And I'm not saying there are no companies doing that. I'm saying to automatically assume the worst of all companies is wrong.
I get your point, I do. But the delivery of what you mean is not arriving as you think it is.
Here's the thing. There *are* companies that needed the loan, are going to use it as intended, and meet the guidelines as they loosely were formed and recently tightened down. We all agree that they needed the help, and for them this program is likely a Godsend. I forget which poster here is balls deep into this loan program himself because his small business genuinely needed it.
The problem is the large corporations, those with well in excess of the (first penciled in, later inked) 500 employee cap, who have enough capital to make it through this with nary a dent to the bottom line, standing with hat in hand purposely finding loopholes (or blatantly applying with no disregard) to take the money with no intent of it being seen by the employees that it was intended to.

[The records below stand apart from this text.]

## config.mk

```make
export PLATFORM = sky130hd
export DESIGN_NAME = rc_axi_read_responder
export DESIGN_NICKNAME = d
export VERILOG_FILES = /design/src/rtl/rc_pkg.sv /design/src/rtl/rc_resp_fifo.sv /design/src/rtl/rc_axi_read_responder.sv
export SDC_FILE = /design/constraint.sdc
export NUM_CORES = 1
export LEC_CHECK = 0
export CORE_MARGIN = 2
export CORE_UTILIZATION = 45
export DETAILED_ROUTE_END_ITERATION = 12
export DONT_BUFFER_PORTS = 1
export GPL_TIMING_DRIVEN = 0
export PLACE_DENSITY = 0.66
export SLEW_MARGIN = 20
export SYNTH_ARGS = -nofsm -noshare
export SYNTH_HDL_FRONTEND = slang
export SYNTH_SLANG_ARGS = --single-unit
```

## constraint.sdc

```tcl
create_clock -name S_AXI_aclk -period 4.6 [get_ports S_AXI_aclk]
set_input_delay 0.92 -clock S_AXI_aclk [delete_from_list [all_inputs] [get_ports S_AXI_aclk]]
set_output_delay 0.92 -clock S_AXI_aclk [all_outputs]
set_load 0.01 [all_outputs]
```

YOU make it sound like we're making this out to be a Venn diagram where every successful applicant to the paycheck protection program and greedy *ssholes are perfectly overlapping circles.
Meanwhile, you mistakenly believe someone like yourself sitting at a desk filled out the applications out of the goodness of their heart to save their corporation.
Both are wrong.
There are lots of good small businesses who applied and were denied because some corporate CEOs felt that they needed to use separate tax ID's from their departments to maximize the amount they could, for lack of better wording, steal.
Take the L and stop. We're all saying the same thing, yet you continue to argue like this is a goddammed Frank Capra film. Newsflash: in 2020, Mr. Potter keeps the envelope of cash, George Bailey jumps from the bridge, and Clarence doesn't exist.
And I'm one of the ******** optimists around here.